`src/rtl/lr_pkg.sv`:
```
`timescale 1ns / 1ps

package lr_pkg;

  localparam int GRID_SIZE = 64;
  localparam int COORD_W   = 6;
  localparam int ERR_W     = COORD_W + 3;

  typedef logic [COORD_W-1:0] coord_t;
  typedef logic [ERR_W-1:0]   err_t;

  localparam coord_t GRID_MAX = coord_t'(GRID_SIZE - 1);

  typedef enum logic {
    ST_IDLE,
    ST_RUN
  } lr_state_e;

  typedef struct packed {
    logic y_down;
    logic x_down;
    logic x_major;
  } step_flags_t;

  typedef struct packed {
    logic load;
    logic step;
  } lr_cmd_t;

  typedef struct packed {
    logic last;
  } lr_status_t;

  function automatic coord_t clamp_coord(coord_t v);
    return (v > GRID_MAX) ? GRID_MAX : v;
  endfunction

  function automatic coord_t step_coord(coord_t v, logic down);
    return down ? coord_t'(v - 1'b1) : coord_t'(v + 1'b1);
  endfunction

endpackage

```
`src/rtl/lr_ctrl.sv`:
```
`timescale 1ns / 1ps

module lr_ctrl import lr_pkg::*; (
  input  logic       clk_i,
  input  logic       rst_ni,
  input  logic       s_valid_i,
  output logic       s_ready_o,
  output logic       m_valid_o,
  input  logic       m_ready_i,
  input  lr_status_t status_i,
  output lr_cmd_t    cmd_o
);

  lr_state_e state_q, state_d;
  logic      done;

  // final pixel of the current line leaves in this cycle
  assign done = (state_q == ST_RUN) && m_ready_i && status_i.last;

  always_ff @(posedge clk_i or negedge rst_ni) begin
    if (!rst_ni) begin
      state_q <= ST_IDLE;
    end else begin
      state_q <= state_d;
    end
  end

  always_comb begin
    state_d = state_q;
    unique case (state_q)
      ST_IDLE: begin
        if (s_valid_i) state_d = ST_RUN;
      end
      ST_RUN: begin
        if (done && !s_valid_i) state_d = ST_IDLE;
      end
      default: state_d = ST_IDLE;
    endcase
  end

  always_comb begin
    s_ready_o = 1'b0;
    m_valid_o = 1'b0;
    cmd_o     = '0;
    unique case (state_q)
      ST_IDLE: begin
        s_ready_o = 1'b1;
      end
      ST_RUN: begin
        m_valid_o = 1'b1;
        s_ready_o = done;
        cmd_o.step = m_ready_i && !status_i.last;
      end
      default: begin
        s_ready_o = 1'b0;
      end
    endcase
    cmd_o.load = s_valid_i && s_ready_o;
  end

endmodule

```
`src/rtl/lr_datapath.sv`:
```
`timescale 1ns / 1ps

module lr_datapath import lr_pkg::*; (
  input  logic       clk_i,
  input  logic       rst_ni,
  input  lr_cmd_t    cmd_i,
  input  coord_t     x_start_i,
  input  coord_t     y_start_i,
  input  coord_t     x_end_i,
  input  coord_t     y_end_i,
  output coord_t     pixel_x_o,
  output coord_t     pixel_y_o,
  output lr_status_t status_o
);

  coord_t      cur_x_q, cur_x_d;
  coord_t      cur_y_q, cur_y_d;
  err_t        err_q, err_d;
  coord_t      rem_q, rem_d;
  coord_t      minor_q, minor_d;
  coord_t      major_q, major_d;
  step_flags_t flags_q, flags_d;

  coord_t      x0, y0, x1, y1, dx, dy;
  step_flags_t flags_new;
  logic        minor_step;
  err_t        minor2, major2;

  always_comb begin
    x0 = clamp_coord(x_start_i);
    y0 = clamp_coord(y_start_i);
    x1 = clamp_coord(x_end_i);
    y1 = clamp_coord(y_end_i);
    dx = (x1 >= x0) ? coord_t'(x1 - x0) : coord_t'(x0 - x1);
    dy = (y1 >= y0) ? coord_t'(y1 - y0) : coord_t'(y0 - y1);
    flags_new.x_major = dx > dy;
    flags_new.x_down  = x1 < x0;
    flags_new.y_down  = y1 < y0;
  end

  assign minor2     = err_t'({minor_q, 1'b0});
  assign major2     = err_t'({major_q, 1'b0});
  // error not negative: the minor axis steps too
  assign minor_step = !err_q[ERR_W-1];

  always_comb begin
    cur_x_d = cur_x_q;
    cur_y_d = cur_y_q;
    err_d   = err_q;
    rem_d   = rem_q;
    minor_d = minor_q;
    major_d = major_q;
    flags_d = flags_q;
    if (cmd_i.load) begin
      flags_d = flags_new;
      major_d = flags_new.x_major ? dx : dy;
      minor_d = flags_new.x_major ? dy : dx;
      rem_d   = major_d;
      err_d   = err_t'(err_t'({minor_d, 1'b0}) - err_t'(major_d));
      cur_x_d = x0;
      cur_y_d = y0;
    end else if (cmd_i.step) begin
      if (flags_q.x_major || minor_step) cur_x_d = step_coord(cur_x_q, flags_q.x_down);
      if (!flags_q.x_major || minor_step) cur_y_d = step_coord(cur_y_q, flags_q.y_down);
      err_d = minor_step ? err_t'(err_q + minor2 - major2) : err_t'(err_q + minor2);
      rem_d = coord_t'(rem_q - 1'b1);
    end
  end

  always_ff @(posedge clk_i or negedge rst_ni) begin
    if (!rst_ni) begin
      cur_x_q <= '0;
      cur_y_q <= '0;
      err_q   <= '0;
      rem_q   <= '0;
      minor_q <= '0;
      major_q <= '0;
      flags_q <= '0;
    end else begin
      cur_x_q <= cur_x_d;
      cur_y_q <= cur_y_d;
      err_q   <= err_d;
      rem_q   <= rem_d;
      minor_q <= minor_d;
      major_q <= major_d;
      flags_q <= flags_d;
    end
  end

  assign pixel_x_o     = cur_x_q;
  assign pixel_y_o     = cur_y_q;
  assign status_o.last = (rem_q == '0);

endmodule

```
`src/rtl/line_rasterizer.sv`:
```
`timescale 1ns / 1ps
// line rasterizer: integer Bresenham over a 64 by 64 grid, all octants
// slave channel takes one line request: start and end coordinates
// master channel gives the pixels of that line in order, start and end
// included, with tlast high on the final pixel
// the first pixel is shown in the cycle after the request is accepted
// throughput: one pixel per cycle while the master side is ready; a line has N pixels
// (N = 1 + the larger of |dx| and |dy|, at most 64); the next request is accepted
// in the cycle the final pixel is taken, set by the single stepping register
// set in the datapath that walks one pixel per cycle
// tready on the slave side stays low while a line is being emitted, until its final pixel is taken
// a stall on the master side holds the shown pixel and freezes the walk
// reset: asynchronous, active low; the block comes up idle, ready for a
// request, with no pixel pending
// coordinates above the grid edge are saturated to the last row or column

module line_rasterizer import lr_pkg::*; (
  input  logic        clk_i,
  input  logic        rst_ni,
  input  logic        s_axis_tvalid,
  output logic        s_axis_tready,
  // x_start [5:0], y_start [11:6], x_end [17:12], y_end [23:18]
  input  logic [23:0] s_axis_tdata,
  output logic        m_axis_tvalid,
  input  logic        m_axis_tready,
  // pixel_x [5:0], pixel_y [11:6], zero fill [15:12]
  output logic [15:0] m_axis_tdata,
  output logic        m_axis_tlast
);

  lr_cmd_t    cmd;
  lr_status_t status;
  coord_t     pixel_x, pixel_y;

  lr_ctrl u_lr_ctrl (
    .clk_i     (clk_i),
    .rst_ni    (rst_ni),
    .s_valid_i (s_axis_tvalid),
    .s_ready_o (s_axis_tready),
    .m_valid_o (m_axis_tvalid),
    .m_ready_i (m_axis_tready),
    .status_i  (status),
    .cmd_o     (cmd)
  );

  lr_datapath u_lr_datapath (
    .clk_i     (clk_i),
    .rst_ni    (rst_ni),
    .cmd_i     (cmd),
    .x_start_i (s_axis_tdata[5:0]),
    .y_start_i (s_axis_tdata[11:6]),
    .x_end_i   (s_axis_tdata[17:12]),
    .y_end_i   (s_axis_tdata[23:18]),
    .pixel_x_o (pixel_x),
    .pixel_y_o (pixel_y),
    .status_o  (status)
  );

  assign m_axis_tdata = {4'b0000, pixel_y, pixel_x};
  assign m_axis_tlast = status.last;

endmodule

```
`config.mk`:
```
export PLATFORM = sky130hd
export DESIGN_NAME = line_rasterizer
export DESIGN_NICKNAME = d
export VERILOG_FILES = /design/src/rtl/lr_pkg.sv /design/src/rtl/lr_ctrl.sv /design/src/rtl/lr_datapath.sv /design/src/rtl/line_rasterizer.sv
export SDC_FILE = /design/constraint.sdc
export NUM_CORES = 1
export LEC_CHECK = 0
export BUFFER_PORTS_ARGS = -buffer_cell sky130_fd_sc_hd__buf_2
export CORE_ASPECT_RATIO = 1.75
export CORE_UTILIZATION = 45
export DETAILED_ROUTE_END_ITERATION = 7
export PLACE_DENSITY = 0.74
export SYNTH_ARGS = -nofsm -noshare
export SYNTH_HDL_FRONTEND = slang
export SYNTH_HIERARCHICAL = 1
export SYNTH_SLANG_ARGS = --single-unit
```
`constraint.sdc`:
```
create_clock -name clk_i -period 7.4 [get_ports clk_i]
set_input_delay 0.74 -clock clk_i [delete_from_list [all_inputs] [get_ports clk_i]]
set_output_delay 0.74 -clock clk_i [all_outputs]
set_load 0.005 [all_outputs]
```
==> impl_metrics.tcl, run 1 <==
set metrics [dict create \
    rows 47 \
    grt_max_degree 53 \
    first_global_vias 3898 \
    syn_inst 537 \
    drive_above_1_share_pct 13.1 \
    synth-edff-count 0 \
    final_max_slew_viol_count 0 \
    grtUsageTotal_pct 21.6 \
    share_seq_of_total_power_pct 18.8 \
    ctsRootBufferMaster "clkbuf_16" \
    clock_power_share_pct 10.8 \
    relSlewSlack_pct 17.5 \
    first_iter_violations 134 \
    grt-ovfl-total 0 \
    outcome "finished clean" \
    finalSetupTns_ns 0 \
    final_cell_mix "inv_1 (63), ha_1 (55), buf_2 (42), dfrtp_1 (42), o21ai_0 (40)" \
    period_needed_ns 5.73 \
    drtPass1Iterations 5 \
    antenna_left 0 \
    clock_tree.buffer_depth 2 \
    die-height_um 134 \
    die_w_um 77.2 \
    final-setup-viol-count 0 \
    synth_top_cell_area_share_pct 23.6 \
    crit_fanout 9 \
    final_cells 671 \
    max_freq_ghz 0.175 \
    min_path_type "flop to flop" \
    dpl.hpwl_um 8290 \
    grt_pass1_wl_um 17600 \
    synthArstFlopShare_pct 100 \
    wl_per_cell_um 15.9 \
    cts_resized 0 \
    p_leak_nw 2.39 \
    place_congestion 0.927 \
    cts.sinks 42 \
    startpoint_type "input pin" \
    antenna_found_initial 0 \
    p_comb_share_pct 70.4 \
    drc 0 \
    coreArea_sq_um 9530 \
    portBuffers 42 \
    post_cts_buffers 0 \
    p_int_mw 1.29 \
    timing.final.crit_share_pct 77.4 \
    layout_commonest_cell "inv_1" \
    critPathKind "input pin to flop" \
    final-hold-violation-count 0 \
    power_density_nw_per_um2 497 \
    end_kind "flop" \
    post_drt_via_cell_ratio 5.68 \
    ys_ff_latch 42 \
    start_util_pct 46.7 \
    syn_area_per_cell_sq_um 8.29 \
    switching_power_mw 1.12 \
    maxCapViolations 0 \
    io-pin-count 47 \
    antenna_cells 0 \
    cts_hold_buf 0 \
    routed_wirelength_um 10600 \
    cp.required_ns 7.61 \
    switching_share_pct 46.5 \
    pre_cts_ws_ns 1.46 \
    ys_seq_area_share_pct 23.6 \
    dieArea_sq_um 10300 \
    synth_area_sq_um 4450 \
    finClkSkew_ns 0.0116 \
    netlist_top_cells_area "dfrtp_1 (24%), ha_1 (15%), mux2i_1 (5.6%), inv_1 (5.3%), xnor2_1 (4.7%)" \
    yosys_warnings 6 \
    synth_cell_types 66 \
    synthFlopType "dfrtp_1" \
    cts_tree "done" \
    vias 3811 \
    clk_pin_slew_ns 0.07 \
    syn_to_final_growth_pct 8.77 \
    rsz0062_at_grt "false" \
    nets 640 \
    cts_buffers 5 \
    critPathArrivalTime_ns 5.94 \
    yosys.area.top_type "dfrtp_1" \
    tightest_slew_ns 1.22 \
    htreeDepth 2 \
    whs_ns 0.503 \
    irDropWorstVdd_v 0.000207 \
    clock_latency_ns 0.29 \
    dp_cells 663 \
    layout_setup_ws_ns 1.67 \
]
-- cell families (layout without fill, tap and decap cells) --
family          count (synthesis)  count (layout)  synth area share, %
mux                            35              35                 8.21
xor+xnor                       32              32                 6.30
flops                          42              42                 23.6
fa+ha+maj                      64              64                 19.5
buf+inv                       106             115                 9.36
compound gates                137             137                 19.7
other cells                     1               4               0.0843
simple gates                  120             120                 13.2
-- cells in the mapped netlist (all sizes together), types with 9 or more instances --
cell type / count
a21o: 11
a21oi: 33
nor2: 30
clkbuf: 38
mux2: 9
nor3: 9
mux2i: 26
dfrtp: 42
o21ai: 41
xnor2: 24
nand2: 39
fa: 9
ha: 55
inv: 63
nor2b: 9
-- worst paths after layout --
| path | start | cells after the start | slack [ns] | to |
|---|---|---|---|---|
| setup / recovery | s_axis_tdata[0] | 24 | 1.67 | u_lr_datapath/err_q[6] |
| hold / removal | u_lr_datapath/minor_q[5] | 1 | 0.50 | u_lr_datapath/minor_q[5] |
| setup reg to reg | u_lr_datapath/err_q[1] | 10 | 4.40 | u_lr_datapath/err_q[8] |
| hold reg to reg | u_lr_datapath/minor_q[5] | 1 | 0.50 | u_lr_datapath/minor_q[5] |
| max in group asynchronous | rst_ni | 1 | 6.18 | u_lr_datapath/minor_q[0] |
| min in group asynchronous | rst_ni | 1 | 0.60 | u_lr_datapath/major_q[5] |
-- worst max-delay path, cell delays in order --
cell	delay, ns
buf_2	0.11
ha_1	0.21
fa_1	0.42
nand2b_1	0.19
a211oi_1	0.31
nor2_2	0.15
o31ai_1	0.31
o21ai_2	0.15
xor2_1	0.30
ha_1	0.30
o21ai_0	0.14
nor2_1	0.07
nor3_1	0.37
nand2b_1	0.38
nor2_1	0.08
a21oi_1	0.26
inv_1	0.11
fa_1	0.43
nor2b_1	0.13
o21ai_0	0.11
a21oi_1	0.18
o21ai_0	0.13
a22o_1	0.19
a31oi_1	0.15
-- registers in the layout, summed over array words and instances, names as in the netlist --
name                     flops
u_lr_datapath/pixel_x_o      6
u_lr_datapath/rem_q          6
u_lr_datapath/major_q        6
u_lr_datapath/pixel_y_o      6
u_lr_datapath/err_q          8
u_lr_datapath/minor_q        6
u_lr_ctrl/state_q            1
u_lr_datapath/flags_q        3
-- routing by layer --
layer  up-vias  global-route usage [%]  part of all wire, %
li1       1852                       -                    -
met1      1843                    20.8                   37
met2        91                    42.9                   56
met3        25                    2.67                  2.8
met4         0                    11.5                  3.8
met5         -                       0                    0
-- final cells by class --
type                       instances  area [sq um]
timing repair buffer              44           225
sequential                        42          1050
tap                              122           153
inverter                          63           236
multi-input combinational        392          3000
clock buffer                       5           125
fill                             943          4690
clock inverter                     3          48.8
-- stage by stage --
| stage | power, mW | util [%] | instance area, sq um |
|---|---|---|---|
| 3_3_place_gp | 2.07 | 49.0 | 4670 |
| 3_5_place_dp | 2.13 | 49.0 | 4670 |
| 6_report | 2.41 | 50.8 | 4840 |
| 5_1_grt | 2.65 | 50.8 | 4840 |
| 4_1_cts | 2.41 | 50.8 | 4840 |
| 2_1_floorplan | 1.78 | - | 4460 |
-- power groups by stage --
| stage | combinational (mW) | clock [mW] | sequential, mW |
|---|---|---|---|
| after global placement | 1.62 | 0 | 0.446 |
| after floorplan | 1.36 | 0 | 0.424 |
| after detailed placement | 1.67 | 0 | 0.452 |
| after CTS | 1.69 | 0.266 | 0.451 |
| after global routing | 1.91 | 0.276 | 0.465 |
| final | 1.70 | 0.261 | 0.452 |
(Power assumes the default switching activity.)
==> run 2: changes to the inputs <==
Settings changed: PLACE_DENSITY 0.74 to 0.76.
Clock period 7.4 ns to 4.75 ns, I/O delays scaled along.
==> run 2 against run 1 <==
Effect of this change: combinational power up 83%; flip-flop and latch count unchanged; die area did not move; via count rose by 7.8%; register-to-register slack got worse by 2.8 ns; final area rose by 13%; critical path type unchanged.
==> impl_metrics.tcl, run 2 (synthesized netlist as in run 1, its figures left out) <==
set metrics [dict create \
    antenna_found_initial 0 \
    antenna_cells 0 \
    crit_family "compound AO/OA/AOI/OAI gates" \
    top_register "u_lr_datapath/err_q" \
    first_global_vias 4209 \
    dp_cells 706 \
    maxCapViolations 0 \
    dpl.hpwl_um 8820 \
    startpoint_type "input pin" \
    vias 4110 \
    routed_wirelength_um 11800 \
    final-hold-violation-count 0 \
    critPathKind "input pin to flop" \
    htreeDepth 2 \
    wl_per_cell_um 16.3 \
    end_kind "flop" \
    period_needed_ns 4.71 \
    start_util_pct 46.7 \
    relSlewSlack_pct 18.6 \
    critPathArrivalTime_ns 4.92 \
    grt_pass1_wl_um 18700 \
    final_cell_mix "inv_1 (58), buf_4 (54), ha_1 (47)" \
    critPathBufInv 5 \
    outcome "finished clean" \
    clk_pin_slew_ns 0.06 \
    largest_reg_flops 8 \
    dieArea_sq_um 10300 \
    min_path_type "input pin to asynchronous set/reset pin" \
    tightest_slew_ns 1.21 \
    clock_tree.buffer_depth 2 \
    power_density_nw_per_um2 761 \
    nets 693 \
    finClkSkew_ns 0.00461 \
    timing.final.crit_share_pct 99.2 \
    cts_hold_buf 0 \
    critical-path-slowest-cell "o21ai_0" \
    whs_ns 0.341 \
    io-pin-count 47 \
    antenna_left 0 \
    crit_chain "buf_2 > inv_1 > ha_1 > nand4_1 > o21ai_0 > nor2_4 > buf_6 > mux2i_1 > xnor2_1 > inv_1 > ha_1 > nand4_1 > a21oi_2 > o31a_1 > mux2i_2 > inv_2 > fa_2 > nor2b_2 > o21ai_2 > a21oi_2 > o21ai_2 > a22o_1 > a31oi_1" \
    final_cells 724 \
    final_max_slew_viol_count 0 \
    clock_latency_ns 0.28 \
    max_freq_ghz 0.212 \
    layout_commonest_cell "inv_1" \
    final-setup-viol-count 0 \
    die-height_um 134 \
    syn_to_final_growth_pct 22.8 \
    final_core_util_pct 57.4 \
    layout_setup_ws_ns 0.0368 \
    drtPass1Iterations 4 \
    p_leak_nw 2.67 \
    finalSetupTns_ns 0 \
    crit_fanout 6 \
    portBuffers 42 \
    post_drt_via_cell_ratio 5.68 \
    max_stage_delay_ns 0.43 \
    drc 0 \
    ctsRootBufferMaster "clkbuf_16" \
    drive_above_1_share_pct 26.9 \
    coreArea_sq_um 9530 \
    place_congestion 0.915 \
    die_w_um 77.2 \
    rows 47 \
    first_iter_violations 200 \
    cts_buffers 5 \
    grt_max_degree 53 \
    grt-ovfl-total 0 \
    cts.sinks 42 \
    grtUsageTotal_pct 22.6 \
    pre_cts_ws_ns -0.280 \
    cp.required_ns 4.96 \
    cts_tree "done" \
    irDropWorstVdd_v 0.000354 \
]
[run 2: repair_timing]
item                                    4_1_cts  5_1_grt
pin swaps                                     0       25
gates resized for setup                       1       42
cloned                                        0        0
setup buffers                                 0       10
endpoints found under the setup margin        4        6
[run 2: report_power, final]
group          internal (mW)  switching, mW
Clock                  0.209          0.139
Combinational           1.51           1.60
Sequential             0.546          0.156
[run 2: area by class of cell]
class	count	area, sq um
inverter	63	236
tap	122	153
fill	830	4060
multi-input combinational	392	3230
sequential	42	1050
clock buffer	7	143
timing repair buffer	97	646
clock inverter	1	5.00
[run 2: per-stage QoR]
stage	power (mW)	area, sq um
2_1_floorplan	2.84	4520
3_3_place_gp	3.45	5040
3_5_place_dp	3.59	5040
4_1_cts	3.96	5190
5_1_grt	4.53	5460
6_report	4.16	5460
[run 2: metal layers]
layer,wire length [um],global-route usage [%]
met5,0,0
met1,4140,22.5
met2,6440,41.7
met3,450,2.67
met4,790,17.3
[run 2: path summary, 6_finish.rpt]
kind	slack (ns)	endpoint	cells after the start	from
min in group clk_i	0.40	u_lr_ctrl/state_q	2	s_axis_tvalid
max	0.04	u_lr_datapath/err_q[6]	23	s_axis_tdata[1]
min reg2reg	0.49	u_lr_datapath/minor_q[5]	1	u_lr_datapath/minor_q[5]
min	0.34	u_lr_datapath/err_q[8]	1	rst_ni
max in group asynchronous	3.79	u_lr_datapath/flags_q[2]	1	rst_ni
max reg2reg	1.65	u_lr_datapath/err_q[6]	11	u_lr_datapath/minor_q[0]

==============================

_Task requirements_
Scan the listing above, and wherever a line holds the string "accepted", copy that line.

_Reply_
// the first pixel is shown in the cycle after the request is accepted
// (N = 1 + the larger of |dx| and |dy|, at most 64); the next request is accepted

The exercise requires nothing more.